University of Helsinki
2017
Tiivistelmä
Plants adjust their development by responding to temperature, photoperiod and light quality as indicators of season and the prevailing environment. Seasonal flowering strawberries (Fragaria sp.) and red raspberry (Rubus idaeus) are temperate species that are typically induced to flower under the short days (SD) that occur in the autumn. Temperature strongly influences the SD effects. Contrary to the seasonal flowering genotypes of these species, long photoperiods advance flowering in ever-bearing genotypes.
Woodland strawberry (Fragaria vesca) is a model plant for the garden strawberry (F.× ananassa) and woody Rosaceae plants.

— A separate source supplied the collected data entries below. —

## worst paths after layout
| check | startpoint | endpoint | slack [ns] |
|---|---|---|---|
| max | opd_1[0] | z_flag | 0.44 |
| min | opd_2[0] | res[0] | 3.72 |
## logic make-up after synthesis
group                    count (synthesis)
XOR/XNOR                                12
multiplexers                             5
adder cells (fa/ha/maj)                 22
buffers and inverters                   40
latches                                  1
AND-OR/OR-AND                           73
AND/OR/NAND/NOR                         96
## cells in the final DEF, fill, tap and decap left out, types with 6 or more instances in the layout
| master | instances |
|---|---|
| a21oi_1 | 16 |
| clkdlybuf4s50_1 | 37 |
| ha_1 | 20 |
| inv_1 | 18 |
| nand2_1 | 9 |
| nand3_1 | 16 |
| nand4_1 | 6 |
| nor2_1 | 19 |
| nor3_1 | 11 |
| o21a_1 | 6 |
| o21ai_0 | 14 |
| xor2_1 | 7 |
[design/flow/config.mk]
export PLATFORM = sky130hd
export DESIGN_NAME = top
export DESIGN_NICKNAME = top
export VERILOG_FILES = /design/flow/design.v
export SDC_FILE = /design/flow/constraint.sdc
export NUM_CORES = 4
export LEC_CHECK = 1
export CORE_UTILIZATION = 40
[design/flow/constraint.sdc]
current_design top

set clk_period 8.3
set clk_io_pct 0.2

create_clock -name clk0 -period $clk_period [get_ports {clk}]

set non_clock_inputs [all_inputs -no_clocks]
set_input_delay [expr $clk_period * $clk_io_pct] -clock clk0 $non_clock_inputs
set_output_delay [expr $clk_period * $clk_io_pct] -clock clk0 [all_outputs]
[design/flow/design.v]
module top #(parameter WIDTH = 8)(
    input                clk,
    input                rst_n,
    input                start,
    input  [2*WIDTH-1:0] a_1,
    input  [2*WIDTH-1:0] a_2,
    input  [2*WIDTH-1:0] b_1,
    input  [2*WIDTH-1:0] b_2,
    output [2*WIDTH-1:0] gcd_1,
    output [2*WIDTH-1:0] gcd_2,
    output [2*WIDTH-1:0] s_1,
    output [2*WIDTH-1:0] s_2,
    output [2*WIDTH-1:0] t_1,
    output [2*WIDTH-1:0] t_2,
    output               finish_1,
    output               finish_2
);
gcd gcd_block_1(
    .clk(clk),
    .rst_n(rst_n),
    .start(start),
    .a(a_1),
    .b(b_1),
    .gcd(gcd_1),
    .s(s_1),
    .t(t_1),
    .finish(finish_1)
);
gcd gcd_block_2(
    .clk(clk),
    .rst_n(rst_n),
    .start(start),
    .a(a_2),
    .b(b_2),
    .gcd(gcd_2),
    .s(s_2),
    .t(t_2),
    .finish(finish_2)
);
endmodule
**design/flow/run.sh**
```bash
#!/bin/bash
# OpenROAD 26Q1-2900-gdf79404cd8, Yosys 0.63+post, stock flow scripts
make -C /OpenROAD-flow-scripts/flow DESIGN_CONFIG=/design/flow/config.mk WORK_HOME=/design/flow/orfs finish
```
**design/flow/config.mk**
```make
export PLATFORM = sky130hd
export DESIGN_NAME = Reg_File_32
export DESIGN_NICKNAME = Reg_File_32
export VERILOG_FILES = /design/flow/design.v
export SDC_FILE = /design/flow/constraint.sdc
export NUM_CORES = 4
export LEC_CHECK = 1
export CORE_UTILIZATION = 30
```
**design/flow/design.v**
```verilog
`timescale 1ns / 1ps
module Reg_File_32(clk, R_reg1, R_reg2, W_reg, W_data, R_data1, R_data2, RegWrite);
    parameter data_size = 32;
    parameter reg_addr_size = 5;
    input [reg_addr_size-1:0] R_reg1, R_reg2, W_reg;
    input [data_size-1:0] W_data;
    output [data_size-1:0] R_data1, R_data2;
    input RegWrite, clk;
    reg [data_size-1:0] register[0:31];
    integer i;
    initial begin
        for (i = 0; i < (2 << reg_addr_size); i = i + 1)
            register[i] = 32'b0;
    end
    always @(negedge clk) begin
        if (RegWrite == 1'b1) begin
            register[W_reg] <= W_data;
        end
    end
    assign R_data1 = register[R_reg1];
    assign R_data2 = register[R_reg2];
endmodule
```
**design/flow/constraint.sdc**
```tcl
current_design Reg_File_32

set clk_period 8.5
set clk_io_pct 0.2

create_clock -name clk0 -period $clk_period [get_ports {clk}]

set non_clock_inputs [all_inputs -no_clocks]
set_input_delay [expr $clk_period * $clk_io_pct] -clock clk0 $non_clock_inputs
set_output_delay [expr $clk_period * $clk_io_pct] -clock clk0 [all_outputs]
```
==> impl_metrics.toml <==
# physical design summary
[finish]
area_delta_synth_final_pct = 25.1
top_register = "register"
largest_reg_flops = 1024
combGateArea_mm2 = 0.0171
drive_gt1_frac = 0.0955
flop_area_mm2 = 0.0307
reg_top3 = "register: 1024 flops"
fin_util = 0.379
layout.cells.non_filler = 6778
fill_cells = 14772

[pwr]
power.clock.fraction = 0.494
switching_share = 0.291
p_int_uw = 9490
pwr-share-seq = 0.425
combPwrFrac = 0.081
power.leakage_uw = 0.0261
cellPowerDensity_mw_per_mm2 = 219
switchingPower_uw = 3890
worst_ir_drop_vdd_uv = 188

[clocking]
cts_max_path_buffers = 3
clkTransAtPathRegs_ps = 40
cts_tree = "done"
htreeDepth = 3
cts.sinks = 1024
cts_buffers = 114
cts_root_buffer = "clkbuf_16"

[yosys]
largest_area_cell = "edfxtp_1"
yosysUniqueCellTypes = 24
netlist_top_cells_count = "edfxtp_1, mux2i_1, nand2_1, nand3_1"
async_flop_share = 0
syn_inst = 3387
syn-cell-area_mm2 = 0.0488
edf_count = 1024
yosysTopAreaCellShare = 0.631
flop_cell = "edfxtp_1"
syn_area_per_cell_um2 = 14.4
yosys_cells = 3387
synth_flops = 1024
synth_warnings = 1
ys_chip_area_mm2 = 0.0488
synth_seq_share = 0.631
area_leaders = "edfxtp_1, mux2i_1, a22oi_1"

[final_timing]
worst_pin_slew_ps = 813
rsz0062_at_grt = "yes"
finalSetupViolCount = 0
slew_violations = 0
slew_headroom = 0.458
finalHoldViolCount = 0

[setup_path]
cp.arrival_ps = 6790
end_kind = "primary output"
critPathRequiredTime_ps = 6800
path_class = "register to primary output"
crit_chain = "mux2i_1 -> a22o_1 -> nor3_1 -> a31oi_1 -> nand3_1 -> clkdlybuf4s50_1"
cp_slowest_cell = "clkdlybuf4s50_1"
critPathBufInv = 1
startpoint_type = "register"
critPathTopFamily = "buffers and inverters"
path_max_fanout = 2
cpPeakStageDelay_ps = 560

[global_routing]
grt_pass1_vias = 37570
busiest_layer = "met2"
overflow = 0
grtUsageMet3 = 0.129
grt_max_degree = 92
grtUsageTotal = 0.199
grt_first_pass_wirelength_um = 225000
met2_usage = 0.293
met1_usage = 0.226
antenna_found_initial = 5

[min_path]
worstHoldPathType = "primary input to primary output"

[floorplan]
num_io_pins = 113
core_region_area_mm2 = 0.161
die_y_um = 405
die_w_um = 405
dieArea_mm2 = 0.164
rows = 147
initCoreUtil = 0.303

[placed_design]
io_buffers = 112
post-dp-hpwl_um = 87400
gp_congestion = 0.859
dp_cells = 5551

[detailed_routing]
drc_errors = 0
ant_nets = 0
drt_iter0_markers = 2237
wirelength_um = 156000
via_per_inst = 5.08
antennaDiodeCount = 0
first_pass_iters = 5
vias = 34419
avgRoutedWirePerCell_um = 23.0

[flow_run]
warnings = 1028
drv_cap = 0

[outcome]
outcome = "completed"
==> placed cells by master (no fill, tap or decap), drive strengths merged, types with 3 or more instances in the layout <==
cell           count
a22o             128
a22oi            192
clkinv             4
nand3b             5
nand2b             4
a21oi            192
mux2i           1024
nor3              64
edfxtp          1024
nor2b              4
inv             1061
nand2            195
clkbuf           115
buf              147
bufinv            11
clkdlybuf4s50    106
dlymetal6s2s       4
nor2              35
or3b               3
a31oi             64
clkinvlp          37
nand3            194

The floral repressor FvTERMINAL FLOWER1 (FvTFL1) in the woodland strawberry causes seasonal flowering. Under non-inductive long day (LD) activation of FvFLOWERING LOCUS T1 (FvFT1) >FvSUPPRESSOR OF OVEREXPRESSION OF CONSTANS1 (FvSOC1) > FvTFL1-pathway suppresses flowering. The objective of the research summarised in this thesis was to study how temperature regulates flowering in the woodland strawberry. In addition, the effects of light quality in the woodland strawberry and the tunnel-grown red raspberry were studied at the molecular and physiological levels.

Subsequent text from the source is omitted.